Nel paese simbolo del dramma guariti gli ultimi due contagiati

17 Marzo 2021

CASTIGLIONE MESSER RAIMONDO. «Da 48 ore nessun contagiato Covid a Castiglione Messer Raimondo» dice il sindaco Vincenzo D’Ercole. Nel piccolo centro della Val Fino è tutto così sospeso e desiderato...

CASTIGLIONE MESSER RAIMONDO. «Da 48 ore nessun contagiato Covid a Castiglione Messer Raimondo» dice il sindaco Vincenzo D’Ercole. Nel piccolo centro della Val Fino è tutto così sospeso e desiderato che la fine dei contagi è un balsamo per le ferite di ognuno. Perché c’è un prima e un dopo nella storia di questo paese con poco più di duemila abitanti –epicentro dell’ex zona rossa della Val Fino che nella prima ondata ha pagato il prezzo più alto di vittime– che rinasce senza dimenticare con il sapore della normalità che si affaccia nelle piccole e grandi cose.
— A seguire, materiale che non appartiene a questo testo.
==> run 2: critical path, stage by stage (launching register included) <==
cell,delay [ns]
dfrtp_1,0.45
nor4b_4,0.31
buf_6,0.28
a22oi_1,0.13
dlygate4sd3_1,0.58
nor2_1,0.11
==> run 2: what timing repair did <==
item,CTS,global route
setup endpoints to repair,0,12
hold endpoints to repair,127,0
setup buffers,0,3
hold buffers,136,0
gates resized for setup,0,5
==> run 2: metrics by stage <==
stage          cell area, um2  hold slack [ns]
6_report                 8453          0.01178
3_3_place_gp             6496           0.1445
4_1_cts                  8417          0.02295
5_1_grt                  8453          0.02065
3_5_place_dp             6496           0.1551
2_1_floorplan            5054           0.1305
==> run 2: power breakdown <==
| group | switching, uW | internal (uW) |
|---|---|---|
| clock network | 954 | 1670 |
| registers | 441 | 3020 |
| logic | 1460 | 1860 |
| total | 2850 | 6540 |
## config.mk

```make
export PLATFORM = sky130hd
export DESIGN_NAME = uart_tx_arbiter_flat
export DESIGN_NICKNAME = d
export VERILOG_FILES = /design/src/rtl/uart_tx_arbiter_if.sv /design/src/rtl/uart_tx_arbiter.sv /design/src/flat_wrapper.sv
export SDC_FILE = /design/constraint.sdc
export NUM_CORES = 1
export LEC_CHECK = 0
export CAP_MARGIN = 10
export CORE_ASPECT_RATIO = 0.8
export CORE_MARGIN = 2
export CORE_UTILIZATION = 45
export CTS_CLUSTER_SIZE = 30
export DETAILED_ROUTE_END_ITERATION = 8
export PLACE_DENSITY = 0.84
export SYNTH_ARGS = -nofsm -noshare
export SYNTH_HDL_FRONTEND = slang
export SYNTH_SLANG_ARGS = --single-unit
```

## constraint.sdc

```tcl
create_clock -name clk -period 2.8 [get_ports clk]
set_clock_uncertainty 0.15 [all_clocks]
set_input_delay 0.28 -clock clk [delete_from_list [all_inputs] [get_ports clk]]
set_output_delay 0.28 -clock clk [all_outputs]
set_load 0.02 [all_outputs]
```

## src/rtl/uart_tx_arbiter_if.sv

```systemverilog
// Requester and transmitter bundle for uart_tx_arbiter.
// The slave modport is the arbiter view; master is the requester/transmitter side.
interface uart_tx_arbiter_if #(
    parameter int NUM_REQ = 2
);
    logic [NUM_REQ-1:0]   req;
    logic [NUM_REQ-1:0]   byte_valid;
    logic [8*NUM_REQ-1:0] byte_data;
    logic [NUM_REQ-1:0]   byte_last;
    logic [NUM_REQ-1:0]   grant;
    logic [NUM_REQ-1:0]   byte_ack;
    logic                 tx_ready;
    logic                 tx_start;
    logic [7:0]           tx_data;

    modport slave (
        input  req, byte_valid, byte_data, byte_last, tx_ready,
        output grant, byte_ack, tx_start, tx_data
    );

    modport master (
        output req, byte_valid, byte_data, byte_last, tx_ready,
        input  grant, byte_ack, tx_start, tx_data
    );
endinterface

```

## src/rtl/uart_tx_arbiter.sv

```systemverilog
// Round-robin, packet-locked arbiter sharing one UART transmitter between
// NUM_REQ byte-stream requesters. Owns the slow tx_ready/tx_start handshake so
// requesters only see a one-cycle byte_ack per latched byte.
// Optional build macro ARB_TIMEOUT_EN adds an idle-grant watchdog (TIMEOUT cycles).
//
// state     | meaning
// ----------+-----------------------------------------------------------
// S_IDLE    | no owner; pick next requester from rr_ptr upward
// S_GRANT   | owner holds transmitter; waiting for a byte (or abort)
// S_WAIT_ACC| tx_start held until transmitter drops tx_ready
// S_WAIT_DONE| transmitter busy; wait for tx_ready before next byte/release
module uart_tx_arbiter #(
    parameter int NUM_REQ = 2,
    parameter int PTR_W   = $clog2(NUM_REQ),
    parameter int TIMEOUT = 4096
) (
    input  logic               clk,
    input  logic               rst,
    uart_tx_arbiter_if.slave   bus,
    output logic               busy,
    output logic               timeout
);

    typedef enum logic [1:0] {
        S_IDLE,
        S_GRANT,
        S_WAIT_ACC,
        S_WAIT_DONE
    } state_t;

    state_t             state_q, state_d;
    logic [NUM_REQ-1:0] grant_q, grant_d;
    logic [NUM_REQ-1:0] byte_ack_q, byte_ack_d;
    logic [PTR_W-1:0]   owner_q, owner_d;
    logic [PTR_W-1:0]   rr_ptr_q, rr_ptr_d;
    logic               last_q, last_d;
    logic               tx_start_q, tx_start_d;
    logic [7:0]         tx_data_q, tx_data_d;

    logic [PTR_W-1:0]   pick;
    logic               pick_vld;
    logic [PTR_W-1:0]   nxt_ptr;
    logic               rel_now;

`ifdef ARB_TIMEOUT_EN
    localparam int CNT_W = $clog2(TIMEOUT + 1);
    logic [CNT_W-1:0]   cnt_q, cnt_d;
    logic               timeout_q, timeout_d;
`endif

    // Round-robin search: first set req at offset 0..NUM_REQ-1 from rr_ptr, wrapping.
    always_comb begin
        pick     = '0;
        pick_vld = 1'b0;
        for (int k = NUM_REQ - 1; k >= 0; k--) begin
            int idx;
            idx = int'(rr_ptr_q) + k;
            if (idx >= NUM_REQ) idx = idx - NUM_REQ;
            if (bus.req[idx]) begin
                pick     = PTR_W'(idx);
                pick_vld = 1'b1;
            end
        end
    end

    assign nxt_ptr = (owner_q == PTR_W'(NUM_REQ - 1)) ? '0 : owner_q + PTR_W'(1);

    // Next-state and output decode; every exit from ownership funnels through rel_now.
    always_comb begin
        state_d    = state_q;
        grant_d    = grant_q;
        owner_d    = owner_q;
        rr_ptr_d   = rr_ptr_q;
        last_d     = last_q;
        tx_start_d = tx_start_q;
        tx_data_d  = tx_data_q;
        byte_ack_d = '0;
        rel_now    = 1'b0;
`ifdef ARB_TIMEOUT_EN
        cnt_d      = cnt_q;
        timeout_d  = 1'b0;
`endif
        case (state_q)
            S_IDLE: begin
                if (pick_vld) begin
                    grant_d       = '0;
                    grant_d[pick] = 1'b1;
                    owner_d       = pick;
                    state_d       = S_GRANT;
`ifdef ARB_TIMEOUT_EN
                    cnt_d         = '0;
`endif
                end
            end
            S_GRANT: begin
                // A valid byte wins over a simultaneous req drop; abort is seen next visit.
                if (bus.byte_valid[owner_q] && bus.tx_ready) begin
                    tx_data_d           = bus.byte_data[{owner_q, 3'b000} +: 8];
                    last_d              = bus.byte_last[owner_q];
                    tx_start_d          = 1'b1;
                    byte_ack_d[owner_q] = 1'b1;
                    state_d             = S_WAIT_ACC;
`ifdef ARB_TIMEOUT_EN
                    cnt_d               = '0;
`endif
                end else if (!bus.req[owner_q]) begin
                    rel_now = 1'b1;
                end
`ifdef ARB_TIMEOUT_EN
                else if (cnt_q == CNT_W'(TIMEOUT - 1)) begin
                    rel_now   = 1'b1;
                    timeout_d = 1'b1;
                end else begin
                    cnt_d = cnt_q + 1'b1;
                end
`endif
            end
            S_WAIT_ACC: begin
                // Transmitter samples start on its slow clock, so no cycle limit here.
                if (!bus.tx_ready) begin
                    tx_start_d = 1'b0;
                    state_d    = S_WAIT_DONE;
                end
            end
            S_WAIT_DONE: begin
                if (bus.tx_ready) begin
                    if (last_q) begin
                        rel_now = 1'b1;
                    end else begin
                        state_d = S_GRANT;
`ifdef ARB_TIMEOUT_EN
                        cnt_d   = '0;
`endif
                    end
                end
            end
            default: state_d = S_IDLE;
        endcase
        if (rel_now) begin
            grant_d  = '0;
            rr_ptr_d = nxt_ptr;
            state_d  = S_IDLE;
        end
    end

    // State and output registers; reset abandons any packet in flight.
    always_ff @(posedge clk) begin
        if (rst) begin
            state_q    <= S_IDLE;
            grant_q    <= '0;
            owner_q    <= '0;
            rr_ptr_q   <= '0;
            last_q     <= 1'b0;
            tx_start_q <= 1'b0;
            tx_data_q  <= 8'h00;
            byte_ack_q <= '0;
`ifdef ARB_TIMEOUT_EN
            cnt_q      <= '0;
            timeout_q  <= 1'b0;
`endif
        end else begin
            state_q    <= state_d;
            grant_q    <= grant_d;
            owner_q    <= owner_d;
            rr_ptr_q   <= rr_ptr_d;
            last_q     <= last_d;
            tx_start_q <= tx_start_d;
            tx_data_q  <= tx_data_d;
            byte_ack_q <= byte_ack_d;
`ifdef ARB_TIMEOUT_EN
            cnt_q      <= cnt_d;
            timeout_q  <= timeout_d;
`endif
        end
    end

    assign bus.grant    = grant_q;
    assign bus.byte_ack = byte_ack_q;
    assign bus.tx_start = tx_start_q;
    assign bus.tx_data  = tx_data_q;
    assign busy         = (state_q != S_IDLE);
`ifdef ARB_TIMEOUT_EN
    assign timeout      = timeout_q;
`else
    assign timeout      = 1'b0;
`endif

endmodule

```

## src/flat_wrapper.sv

```systemverilog
// flat-port wrapper written by rule: the top's interface ports become plain ports
module uart_tx_arbiter_flat 
#(
    parameter int NUM_REQ = 2,
    parameter int PTR_W   = $clog2(NUM_REQ),
    parameter int TIMEOUT = 4096
)
  (clk, rst, busy, timeout, bus_req, bus_byte_valid, bus_byte_data, bus_byte_last, bus_tx_ready, bus_grant, bus_byte_ack, bus_tx_start, bus_tx_data);
  uart_tx_arbiter_if #(.NUM_REQ(NUM_REQ)) bus_i ();
  input  logic clk;
  input  logic rst;
  output logic busy;
  output logic timeout;
  input wire logic [$bits(bus_i.req)-1:0] bus_req;
  input wire logic [$bits(bus_i.byte_valid)-1:0] bus_byte_valid;
  input wire logic [$bits(bus_i.byte_data)-1:0] bus_byte_data;
  input wire logic [$bits(bus_i.byte_last)-1:0] bus_byte_last;
  input wire logic [$bits(bus_i.tx_ready)-1:0] bus_tx_ready;
  output wire logic [$bits(bus_i.grant)-1:0] bus_grant;
  output wire logic [$bits(bus_i.byte_ack)-1:0] bus_byte_ack;
  output wire logic [$bits(bus_i.tx_start)-1:0] bus_tx_start;
  output wire logic [$bits(bus_i.tx_data)-1:0] bus_tx_data;
  assign bus_i.req = bus_req;
  assign bus_i.byte_valid = bus_byte_valid;
  assign bus_i.byte_data = bus_byte_data;
  assign bus_i.byte_last = bus_byte_last;
  assign bus_i.tx_ready = bus_tx_ready;
  assign bus_grant = bus_i.grant;
  assign bus_byte_ack = bus_i.byte_ack;
  assign bus_tx_start = bus_i.tx_start;
  assign bus_tx_data = bus_i.tx_data;
  uart_tx_arbiter #(.NUM_REQ(NUM_REQ), .PTR_W(PTR_W), .TIMEOUT(TIMEOUT)) u_core (.clk(clk), .rst(rst), .bus(bus_i), .busy(busy), .timeout(timeout));
endmodule
```

==> run metrics <==
Tcrit/Tclk final=75.4%; Post-route DRC=0; Die X=55.9 um; cts bufs inserted=3; antenna violations before repair=0; core area=0.00196 mm^2; DRT antenna net count=0; Peak Freq=474 MHz; die area=0.00254 mm^2; Seq cells post-synth=18; fill count=155; largest family of logic cells by synthesized area=compound AO/OA/AOI/OAI gates; Starting Density=49.4%; Pleak=0.489 nW; CTS root buf=clkbuf_4; WP data arrival=1.68 ns; Iteration-0 DRC Markers=14; final core occ=69.3%; setup TNS=0 ns; final instance area=0.00136 mm^2; post-synthesis compound-gate area fraction=22.9%; fraction of layout cells with a size suffix above 1=11.9%; Worst Tran Pin Value=0.736 ns; # hold bufs at CTS=0; gr ovfl total=0; WP data required=2.37 ns; top-area cell type share of the netlist area=37.2%; Simple-Gate Fraction of Synth Area=14.0%; pin count of the biggest net entering global routing=21; fin crit period=2.11 ns; fin cells=159; dpl hpwl=1750 um; crit path max fanout=4; Synth Area in XOR/XNOR=0%; P per Cell Area=711 mW/mm^2; Placed Area=0.00134 mm^2; YS warnings=0; Post-Synth Adder-Cell Area=5.17%; fin nets=166; synthesized area=968 um^2; placed insts=156; Hold Path Origin=u_core.bus.grant[0]; first-pass GRT wire length=3690 um; Distinct cells, synth=30; Final setup violation count=0; IO Pins=40; # resized after CTS=0; post-synthesis mux area share=12.9%; hold slack=0.360 ns; CTS tree=yes; Total Routed Length=2190 um; setup slack after layout=0.689 ns; run status=finished, final reports clean; CP Launch Type=flop; Cells after Synth=99; Async S/R FF share, synth=0%; number of max-cap violations=0; Avg Cell Area, Syn=9.78 um^2; diodes inserted=0; leading post-synthesis cells by cell area=dfxtp_1 37%, a211oi_2 12%, mux2i_1 11%; I/O Buffers=38; Worst-path clk slew=0.09 ns; EDFF count, synth=0; pre-CTS setup slack=0.890 ns; Final Hold Fails=0; vias in the first global route=850; Peak VDD IR=0.000613 V; CTS Buffer Depth=2; die height=45.5 um; DR WL/cell=13.8 um; worst skew pair latency=0.28 ns; Post-CTS Setup Repair Bufs=0; main flop type after synthesis=dfxtp_1; via count=856; CP Class=flop to output pin; Yosys top cell by area=dfxtp_1; sequential-to-total area share from yosys stat=37.2%; clk sinks=18; total global-route track usage=18.8%; most common cell in the netlist=dfxtp_1; Post-synth top cells=18 x dfxtp_1, 14 x nor2_1, 11 x mux2i_1; Total Power=0.966 mW; drt via density=5.38; crit path launch=u_core.state_q[0]; htree depth=1; gpl congestion=0.824; RSZ-0062 raised after global routing=no; Worst R2R Start=u_core.state_q[0]; Worst Hold Class=flop to flop; FP Rows=14; relative slew slack=50.8%; Slew Viols, Final=0; drt first pass iters=4; crit end category=output pin; Syn Nets=128; area grow syn2layout=40.3%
Lo sa bene il primo cittadino Vincenzo D’Ercole, 31 anni, uno dei sindaci più giovani d’Italia eletto 13 mesi prima della prima ondata e finito nel ventre devastante di una battaglia come può essere una pandemia. Come amministratore e come uomo visto che anche lui un anno fa è stato contagiato. «Aspettavamo da tempo questa notizia e finalmente è arrivata», dice, «anche gli ultimi due positivi sono guariti e per noi significa riprenderci il futuro ma senza dimenticare ciò che è stato perché qui il Covid si è portato via 14 persone, 14 amici di tutti visto che in un piccolo paese ci si conosce tutti». E nell’anniversario di oggi la cronaca ricorda le prime due vittime. «Era il 17 marzo», dice il primo cittadino, «quando ci hanno lasciato i primi due nostri concittadini. Sono stati mesi difficilissimi, molto cupi. Non abbiamo più contagi, ma la guardia deve restare altissima. L’emergenza non è ancora finita e per questo non mi stanco mai di ripetere a tutti di rispettare le norme a cominciare dal distanziamento sociale». Castiglione è stato uno dei primi centri in cui la campagna vaccinale per gli ultraottantenni è partita e nei prossimi giorni ci saranno i richiami. Su duecento anziani in 130 si sono fatti vaccinare. «I numeri per una realtà piccola come la nostra dicono tanto», conclude il primo cittadino, «ma raccontano soprattutto mesi che nessuno di noi scorderà e persone care a tutte che non rivedremo più. Purtroppo quello che il Covid ci ha tolto nessuno potrà più restituircelo».(d.p.)